January 21, 2019
This is a status report provided by the New Jersey State Bar Association on recently passed and pending legislation, regulations, gubernatorial nominations and/or appointments of interest to lawyers, as well as the involvement of the NJSBA as amicus in appellate court matters.
Supreme Court finds arbitration agreement obscure; sides with NJSBA argument
The Supreme Court held that an arbitration agreement within a consumer contract that contained “debatable, confusing, and contradictory” and “misleading” language was unenforceable. The New Jersey State Bar Association advocated this position as amicus curaie in the matter of Kernahan v. Home Warranty Administrator of Florida, Inc., Docket No. A-15-17.

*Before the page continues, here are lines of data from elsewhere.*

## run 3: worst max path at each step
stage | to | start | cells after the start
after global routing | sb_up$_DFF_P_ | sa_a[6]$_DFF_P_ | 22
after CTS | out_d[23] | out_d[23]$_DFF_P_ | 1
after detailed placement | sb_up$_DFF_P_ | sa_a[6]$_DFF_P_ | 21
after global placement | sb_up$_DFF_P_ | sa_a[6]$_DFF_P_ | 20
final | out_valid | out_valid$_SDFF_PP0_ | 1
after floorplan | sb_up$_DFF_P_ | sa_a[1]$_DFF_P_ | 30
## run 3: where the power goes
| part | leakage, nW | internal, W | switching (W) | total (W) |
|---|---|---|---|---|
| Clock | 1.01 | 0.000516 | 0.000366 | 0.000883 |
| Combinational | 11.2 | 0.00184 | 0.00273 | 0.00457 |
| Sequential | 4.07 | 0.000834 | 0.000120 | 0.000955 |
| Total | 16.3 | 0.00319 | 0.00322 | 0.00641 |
What follows belongs to an exercise in optimizing a design on an open flow for small area, a short achievable clock period and few clock cycles per item; a production flow would make more cautious choices.
Function was checked by simulation only, so behaviour that the tests miss may differ from the original.
Power is estimated from default activity; no workload was simulated.

==> inputs of 03-28 <==
// ch_topk
module ch_topk (
    input  wire        clk,
    input  wire        rst,
    input  wire        in_valid,
    output wire        in_ready,
    input  wire [1:0]  in_kind,        
    input  wire [47:0] in_id,
    input  wire [31:0] in_score,
    input  wire [4:0]  cfg_k,          
    input  wire [1:0]  cfg_fmt,        
    input  wire [1:0]  cfg_dist,
    input  wire        cfg_incl_nan,
    input  wire        cfg_dedup,
    output wire        out_valid,
    input  wire        out_ready,
    output wire [47:0] out_id,
    output wire [31:0] out_score,
    output wire        out_last,
    output wire [4:0]  out_count,
    output wire        out_short,
    output wire        out_ties,
    output wire        out_nan_included,
    output wire [15:0] out_tie_excess,
    output wire [15:0] out_dup_removed,
    output wire [15:0] out_dup_conflict,
    output wire [15:0] out_nan_excluded,
    output wire [15:0] out_sentinel_in
);
==> flow/config.mk <==
export PLATFORM = sky130hd
export DESIGN_NAME = ch_topk
export DESIGN_NICKNAME = ch_topk
export VERILOG_FILES = /design/flow/design.v
export SDC_FILE = /design/flow/constraint.sdc
export NUM_CORES = 4
export LEC_CHECK = 0
export CAP_MARGIN = 35
export CORE_MARGIN = 2
export CORE_UTILIZATION = 55
export SLEW_MARGIN = 35
==> flow/constraint.sdc <==
create_clock -name core_clock -period 13.0 [get_ports {clk}]
set_input_delay 2.6000 -clock core_clock [delete_from_list [all_inputs] [get_ports {clk}]]
set_output_delay 2.6000 -clock core_clock [all_outputs]
set_load 0.01 [all_outputs]
standard.sh (not shown) runs the stock make flow with config.mk's settings and CLKGATE_MAP_FILE= SYNTH_SCRIPT=/design/flow/synth_recipe.tcl, a recipe that flattens the netlist after the stock synthesis.
==> flow/flow/run.sh <==
#!/bin/bash
set -euo pipefail
export SETUP_SLACK_MARGIN=8.7
export MAX_REPAIR_ANTENNAS_ITER_DRT=12
bash standard.sh > standard.log 2>&1
==> 07-17: changes against 03-28 <==
--- a/flow/design.v
+++ b/flow/design.v
@@ -277,26 +277,18 @@
     wire repl     = dup && dup_wins;
     wire wr       = p_entry && (ins || repl);
     wire [K-1:0] target = repl ? twin : (full ? wsel : ffree);
     wire [K-1:0] wen = {K{p_entry && live}} &
                        ((twin & ~ahead) | ({K{!any_twin}} & (full ? (wsel & ~ahead) : ffree)));
-    reg [15:0] th;     
-    reg [4:0]  p;
-    reg [3:0]  h;      
-    integer v;
+    reg [2:0] p4 [0:3];
+    reg [4:0] p;
+    reg [3:0] h;       
     always @(*) begin
-        for (v = 0; v < 16; v = v + 1) begin
-            th[v] = 1'b0;
-            for (j = 0; j < K; j = j + 1)
-                th[v] = th[v] | (ahead[j] && s_pos[j] == v);
-        end
-        p[4] = th[15];
-        p[3] = th[7] & ~th[15];
-        p[2] = (th[3] & ~th[7]) | (th[11] & ~th[15]);
-        p[1] = (th[1] & ~th[3]) | (th[5] & ~th[7]) | (th[9] & ~th[11]) | (th[13] & ~th[15]);
-        p[0] = (th[0] & ~th[1]) | (th[2] & ~th[3]) | (th[4] & ~th[5]) | (th[6] & ~th[7]) |
-               (th[8] & ~th[9]) | (th[10] & ~th[11]) | (th[12] & ~th[13]) | (th[14] & ~th[15]);
+        for (j = 0; j < 4; j = j + 1)
+            p4[j] = ({2'd0, ahead[4*j]} + {2'd0, ahead[4*j+1]}) +
+                    ({2'd0, ahead[4*j+2]} + {2'd0, ahead[4*j+3]});
+        p = ({2'd0, p4[0]} + {2'd0, p4[1]}) + ({2'd0, p4[2]} + {2'd0, p4[3]});
         h = 4'd0;
         for (j = 0; j < K; j = j + 1)
             h = h | (twin[j] ? s_pos[j] : 4'd0);
     end
     wire tw_eqp_w = |(twin & eqp);
CORE_UTILIZATION = 50   (was 55)
==> 06-25: changes against 03-28 <==
--- a/flow/design.v
+++ b/flow/design.v
@@ -199,37 +199,13 @@
     end
     wire go      = s2_v && !stall;
     wire p_open  = go && s2_kind == KIND_OPEN;
     wire p_close = go && s2_kind == KIND_CLOSE && open_q;
     wire p_entry = go && s2_kind == KIND_ENTRY && open_q;
+    assign in_ready = !(s1_v && stall);
+    wire take = in_valid && in_ready;
     wire adv  = !stall;    
-    reg  in_rdy_q;
-    assign in_ready = in_rdy_q;
-    wire take = in_valid && in_rdy_q;
-    reg [3:0] g_one, g_two;
-    always @(*)
-        for (j = 0; j < 4; j = j + 1) begin
-            g_one[j] = |free[4*j +: 4];
-            g_two[j] = (free[4*j] & (free[4*j+1] | free[4*j+2] | free[4*j+3])) |
-                       (free[4*j+1] & (free[4*j+2] | free[4*j+3])) |
-                       (free[4*j+2] & free[4*j+3]);
-        end
-    wire free1 = |g_one;
-    wire free2 = (|g_two) || (g_one[0] & (g_one[1] | g_one[2] | g_one[3])) ||
-                 (g_one[1] & (g_one[2] | g_one[3])) || (g_one[2] & g_one[3]);
-    wire       s1_v_n    = in_rdy_q ? in_valid : (s1_v && !adv);
-    wire       s2_v_n    = adv ? s1_v : s2_v;
-    wire [1:0] s2_kind_n = adv ? s1_kind : s2_kind;
-    wire       s2_entry  = s2_v && s2_kind == KIND_ENTRY;
-    wire       s2_clr    = s2_v && (s2_kind == KIND_OPEN || s2_kind == KIND_CLOSE);
-    wire       almost    = {1'b0, n_cur} + 6'd1 == {1'b0, k_q};
-    wire       freed     = ld && real_b;
-    wire       free_ok_n = free2 || freed || (free1 && (!s2_entry || almost));
-    wire       full_ok_n = full && !s2_clr;
-    wire       busy_n    = busy_o || s2_clr;
-    wire       blk_n     = s2_v_n && ((s2_kind_n == KIND_CLOSE && busy_n) ||
-                                      (s2_kind_n == KIND_ENTRY && !full_ok_n && !free_ok_n));
     wire [K-1:0] r_lt, r_eq, i_lt, i_eq;
     generate
         for (g = 0; g < K; g = g + 1) begin : g_cmp
             ch_cmp #(.W(33)) u_cr (.a(s1_rank), .b(s_rank[g]), .lt(r_lt[g]), .eq(r_eq[g]));
             ch_cmp #(.W(48)) u_ci (.a(s1_id),   .b(s_id[g]),   .lt(i_lt[g]), .eq(i_eq[g]));
@@ -275,31 +251,19 @@
     wire ins      = plain && !discard;
     wire evict    = ins && full;
     wire repl     = dup && dup_wins;
     wire wr       = p_entry && (ins || repl);
     wire [K-1:0] target = repl ? twin : (full ? wsel : ffree);
-    wire [K-1:0] wen = {K{p_entry && live}} &
-                       ((twin & ~ahead) | ({K{!any_twin}} & (full ? (wsel & ~ahead) : ffree)));
-    reg [15:0] th;     
-    reg [4:0]  p;
-    reg [3:0]  h;      
-    integer v;
+    reg [4:0] p;
+    reg [3:0] h;       
     always @(*) begin
-        for (v = 0; v < 16; v = v + 1) begin
-            th[v] = 1'b0;
-            for (j = 0; j < K; j = j + 1)
-                th[v] = th[v] | (ahead[j] && s_pos[j] == v);
-        end
-        p[4] = th[15];
-        p[3] = th[7] & ~th[15];
-        p[2] = (th[3] & ~th[7]) | (th[11] & ~th[15]);
-        p[1] = (th[1] & ~th[3]) | (th[5] & ~th[7]) | (th[9] & ~th[11]) | (th[13] & ~th[15]);
-        p[0] = (th[0] & ~th[1]) | (th[2] & ~th[3]) | (th[4] & ~th[5]) | (th[6] & ~th[7]) |
-               (th[8] & ~th[9]) | (th[10] & ~th[11]) | (th[12] & ~th[13]) | (th[14] & ~th[15]);
+        p = 5'd0;
         h = 4'd0;
-        for (j = 0; j < K; j = j + 1)
+        for (j = 0; j < K; j = j + 1) begin
+            p = p + {4'd0, ahead[j]};
             h = h | (twin[j] ? s_pos[j] : 4'd0);
+        end
     end
     wire tw_eqp_w = |(twin & eqp);
     wire e_eqp    = |(ahead & same);
     wire [4:0] h_nxt = {1'b0, h} + 5'd1;
     reg [K-1:0] sel;
@@ -340,22 +304,21 @@
     wire ld        = busy_o && !beat[4] && beat[3:0] <= km1_o && (!ovalid || out_ready);
     wire real_b    = beat < n_o;
     wire sent_last = ovalid && out_ready && olast;
     always @(posedge clk) begin
         if (rst) begin
-            in_rdy_q <= 1'b1;
             s1_v   <= 1'b0;
             s2_v   <= 1'b0;
             open_q <= 1'b0;
             vc     <= {K{1'b0}};
             vo     <= {K{1'b0}};
             n_cur  <= 5'd0;
             busy_o <= 1'b0;
             ovalid <= 1'b0;
         end else begin
-            in_rdy_q <= !(s1_v_n && blk_n);
-            s1_v <= s1_v_n;
+            if (in_ready)
+                s1_v <= in_valid;
             if (adv)
                 s2_v <= s1_v;
             if (p_open) begin
                 open_q <= 1'b1;
                 vc     <= {K{1'b0}};
@@ -382,11 +345,11 @@
             else if (out_ready)
                 ovalid <= 1'b0;
         end
     end
     always @(posedge clk) begin
-        if (in_rdy_q) begin
+        if (take) begin
             s1_kind <= in_kind;
             s1_id   <= in_id;
             s1_rank <= in_rank;
             s1_negz <= in_negz;
             s1_sent <= &in_id;
@@ -419,16 +382,14 @@
                 lb_q    <= lb_i;
                 dedup_q <= dedup_i;
             end
         end
         for (j = 0; j < K; j = j + 1) begin
-            if (wen[j]) begin
+            if (wr && target[j]) begin
                 s_id[j]   <= s2_id;
                 s_rank[j] <= s2_rank;
                 s_negz[j] <= s2_negz;
-            end
-            if (wr && target[j]) begin
                 s_pos[j]  <= p[3:0];
                 eqp[j]    <= e_eqp;
             end else if (wr && vc[j] && !ahead[j]) begin
                 if (!repl || s_pos[j] < h)
                     s_pos[j] <= s_pos[j] + 4'd1;
==> flow/run.sh (new file) <==
#!/bin/bash
# synth_recipe.tcl (not shown) runs the flow's synth.tcl, then flattens the netlist and writes it again
# the make line also repeats each setting of config.mk as NAME=value (left out here)
make -C /OpenROAD-flow-scripts/flow DESIGN_CONFIG=/design/flow/config.mk WORK_HOME=/design/flow/orfs CLKGATE_MAP_FILE= SYNTH_SCRIPT=/design/flow/synth_recipe.tcl finish
ABC_CLOCK_PERIOD_IN_PS = 4000   (was unset)
CORE_UTILIZATION = 45   (was 55)
SETUP_SLACK_MARGIN = 5   (was unset)
removed: flow/flow/run.sh
removed: flow/standard.sh
==> comparison table <==
Routed length on met1: 03-28 177,000 µm; 07-17 185,000 µm; 06-25 180,000 µm
Die outline width: 03-28 458 µm; 07-17 475 µm; 06-25 498 µm
Number of global-route vias before repair: 03-28 89,500; 07-17 85,200; 06-25 82,800
Share of final layout cell area taken by clock buffers and inverters: 03-28 5.42%; 07-17 5.46%; 06-25 5.63%
Utilization after layout: 03-28 63.8%; 07-17 58.5%; 06-25 51.5%
Outcome: 03-28 complete, no violations; 07-17 complete, but fails checks; 06-25 complete, no violations
Reasons for failing layout checks: 03-28 -; 07-17 antenna rules; 06-25 -
Worst r2r dst: 03-28 c_ahead[3]$_DFFE_PN_; 07-17 s_pos[11][3]$_DFFE_PP_; 06-25 s_id[2][9]$_DFFE_PP_
Complex-gate fraction of the synthesized area: 03-28 15.5%; 07-17 14.3%; 06-25 14.5%
Cell repeated most along the worst path: 03-28 -; 07-17 fa_1; 06-25 nor2_1
Met3 track demand over resource in global routing: 03-28 14.5%; 07-17 14.0%; 06-25 7.34%
Number of well taps: 03-28 2,688; 07-17 2,958; 06-25 3,202
Reg-to-reg slack, setup: 03-28 8520 ps; 07-17 8510 ps; 06-25 6290 ps
Switching Power: 03-28 3770 µW; 07-17 3750 µW; 06-25 3830 µW
Buffers & Inverters on Critical Path: 03-28 2; 07-17 5; 06-25 2
Maximum single-stage delay on the critical path: 03-28 530 ps; 07-17 550 ps; 06-25 770 ps
Data buffer area share: 03-28 4.87%; 07-17 4.99%; 06-25 3.85%
Vias per std cell: 03-28 7.29; 07-17 6.91; 06-25 6.57
Internal Power: 03-28 11,000 µW; 07-17 11,000 µW; 06-25 11,000 µW
Antenna fix cells: 03-28 29; 07-17 33; 06-25 10
Worst endpoint data arrival time: 03-28 5120 ps; 07-17 5100 ps; 06-25 4980 ps
Net switching fraction of the power: 03-28 25.5%; 07-17 25.4%; 06-25 25.9%
Final worst path period need: 03-28 4480 ps; 07-17 4490 ps; 06-25 7580 ps
Met2 Wirelength: 03-28 210,000 µm; 07-17 204,000 µm; 06-25 200,000 µm
DP Area: 03-28 121,000 µm²; 07-17 119,000 µm²; 06-25 118,000 µm²
Launch point of the worst path: 03-28 s1_rank[28]$_DFFE_PP_; 07-17 f_ahead$_DFFE_PN_; 06-25 vo[7]$_SDFFE_PP0P_
Detailed placer's ending HPWL: 03-28 350,000 µm; 07-17 344,000 µm; 06-25 327,000 µm
Testbench counts of 03-28, summed over its fixed seeds: cycles 14,870, items 14,404.
Testbench counts of 07-17, summed over its fixed seeds: cycles 14,870, items 14,404.
Testbench counts of 06-25, summed over its fixed seeds: cycles 14,870, items 14,404.

==> afterwards: timing with drivers on the ports <==
The flow's constraints put no driver on any port. The routed layouts listed below were extracted and timed again, unchanged, in two steps. Step 1 (the two cells are an assumption about what drives the block):
set clk [get_ports {clk}]
set_driving_cell -lib_cell sky130_fd_sc_hd__clkbuf_16 $clk
set_driving_cell -lib_cell sky130_fd_sc_hd__buf_2 [delete_from_list [all_inputs] $clk]
Step 2, shift: input delay + t, output delay - t, t = (earliest + latest rising clock arrival at the registers) / 2. This alone moves slack from input paths to output paths. Three values: ideal ports, drivers, drivers and shift; two values: the first two.
run | t (ns) | setup WS [ns] | worst hold slack (ns) | clock arrival spread, ns | worst register clock-pin slew, ns
03-28 | 0.984 | 8.520 / 8.520 / 7.863 | 0.418 / 0.418 / 0.418 | 0.088 / 0.088 | 0.08 / 0.08
07-17 | 0.968 | 8.506 / 8.506 / 7.831 | 0.419 / 0.419 / 0.419 | 0.035 / 0.034 | 0.07 / 0.07
06-25 | 0.966 | 5.423 / 5.330 / 6.294 | 0.418 / 0.418 / 0.418 | 0.044 / 0.044 | 0.07 / 0.07
The setup slack of 07-17, which loses most, moves by 0.000 ns with the drivers and by -0.675 ns with both steps.
This design comes from an exercise in tuning for small area, a short achievable clock period and few clock cycles per item on the open sky130 flow, not from production work.
No activity file was given, so power comes from the tool's default toggle rates.

Design mx_quant, start of the top module:
module mx_quant (
    input  wire        clk,
    input  wire        rst,         
    input  wire        in_valid,
    output wire        in_ready,
    input  wire [31:0] in_data,
    input  wire [1:0]  in_src,      
    input  wire [3:0]  in_dst,      
    output wire        out_valid,
    input  wire        out_ready,
    output wire [7:0]  out_code,
    output wire [7:0]  out_x,
    output wire [9:0]  out_qmax,
    output wire        out_last
);
Size in the first run: ~750 flip-flops, roughly 71 I/O pins, roughly 0.024 mm2 of cells after synthesis.
Settings: LEC_CHECK=0, ABC_CLOCK_PERIOD_IN_PS=6000, CAP_MARGIN=20, CORE_MARGIN=2, CORE_UTILIZATION=40, SLEW_MARGIN=20; clock period 22.0 ns.
run.sh (not shown) runs the stock make flow with config.mk's settings and CLKGATE_MAP_FILE= SYNTH_SCRIPT=/design/flow/synth_recipe.tcl, a recipe that flattens the netlist after the stock synthesis.
Rerun with:
==> flow/flow/run.sh (new file) <==
#!/bin/bash
# The standard ORFS layout, asked to repair timing with extra setup margin and
# with faster buffers on the ports.
set -euo pipefail
bash standard.sh SETUP_SLACK_MARGIN=16.5 "BUFFER_PORTS_ARGS=-buffer_cell sky130_fd_sc_hd__buf_4" finish > standard.log 2>&1
==> flow/standard.sh (new file) <==
#!/bin/bash
# synth_recipe.tcl (not shown) runs the flow's synth.tcl, then flattens the netlist and writes it again
# the make line also repeats each setting of config.mk as NAME=value (left out here)
make -C /OpenROAD-flow-scripts/flow DESIGN_CONFIG=/design/flow/config.mk WORK_HOME=/design/flow/orfs CLKGATE_MAP_FILE= SYNTH_SCRIPT=/design/flow/synth_recipe.tcl "${@:-finish}"
Settings changed: ABC_CLOCK_PERIOD_IN_PS 6000 to not set.
removed: flow/run.sh
After rerunning: Sequential share of layout area goes down by 0.14 points. Synthesized cell count is unchanged. Wire length climbs by a few percent. Via count barely changes. Total power is higher slightly. Count of clock-buffer cells in the layout went down by 6.
Background: an optimization exercise with open tools, aiming at small area and a short achievable clock period. Do not read the settings as production practice. Only simulation tests tie the RTL to the original design; equivalence was not proved. No activity file was given, so power comes from the tool's default toggle rates.

## flow/constraint.sdc

```tcl
create_clock -name core_clock -period 15.0 [get_ports {clk}]
set_input_delay 3.0000 -clock core_clock [delete_from_list [all_inputs] [get_ports {clk}]]
set_output_delay 3.0000 -clock core_clock [all_outputs]
set_load 0.01 [all_outputs]
```

## flow/standard.sh

```bash
#!/bin/bash
# synth_recipe.tcl (not shown) runs the flow's synth.tcl, then flattens the netlist and writes it again
# the make line also repeats each setting of config.mk as NAME=value (left out here)
make -C /OpenROAD-flow-scripts/flow DESIGN_CONFIG=/design/flow/config.mk WORK_HOME=/design/flow/orfs CLKGATE_MAP_FILE= SYNTH_SCRIPT=/design/flow/synth_recipe.tcl "${@:-finish}"
```

## flow/config.mk

```make
export PLATFORM = sky130hd
export DESIGN_NAME = flt_rank_det
export DESIGN_NICKNAME = flt_rank_det
export VERILOG_FILES = /design/flow/design.v
export SDC_FILE = /design/flow/constraint.sdc
export NUM_CORES = 8
export LEC_CHECK = 0
export ABC_AREA = 1
export CAP_MARGIN = 20
export CORE_MARGIN = 2
export CORE_UTILIZATION = 58
export CTS_CLUSTER_DIAMETER = 60
export CTS_CLUSTER_SIZE = 30
export SLEW_MARGIN = 20
```

## flow/flow/run.sh

```bash
#!/bin/bash
# Standard synthesis, then the standard ORFS layout steps with:
# - port buffers of a plain buffer cell (buf_2) rather than the default,
set -euo pipefail
bash standard.sh synth > synth.log 2>&1
bash standard.sh SETUP_SLACK_MARGIN=10.6 TNS_END_PERCENT=100 \
    "BUFFER_PORTS_ARGS=-buffer_cell sky130_fd_sc_hd__buf_2" finish > layout.log 2>&1
```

The NJSBA urged the Supreme Court to affirm the Appellate Division’s decision, arguing that arbitration agreements, like all other contracts, must be “valid, irrevocable, and enforceable, save upon such grounds as exist at law or in equity for the revocation of any contract.” The association argued that the Supreme Court’s decision in a prior arbitration matter, Atalese v. U.S. Legal Services, LP, 219 N.J. 430 (2014), reinforces and does not abrogate the United States Supreme Court’s decision in Kindred Nursing Centers, L.P. v. Clark, 137 S.Ct. 1421 (2017).
“In short, Atalese encourages clear contracts, written in plain language, and a knowing decision-making process by all parties to a contract,” said the association in its amicus brief. “It places no special burden on arbitration provisions and, in fact, cites favorably many instances where those provisions have been valid and enforceable.”
The Supreme Court’s holding, affirming the Appellate Division’s decision, questioned the mutuality of assent in the home warranty contract at issue because the “provision confusing and unpredictably shift[ed] between the terms ‘arbitration’ and ‘mediation’ and the procedures for the two types of proceedings.”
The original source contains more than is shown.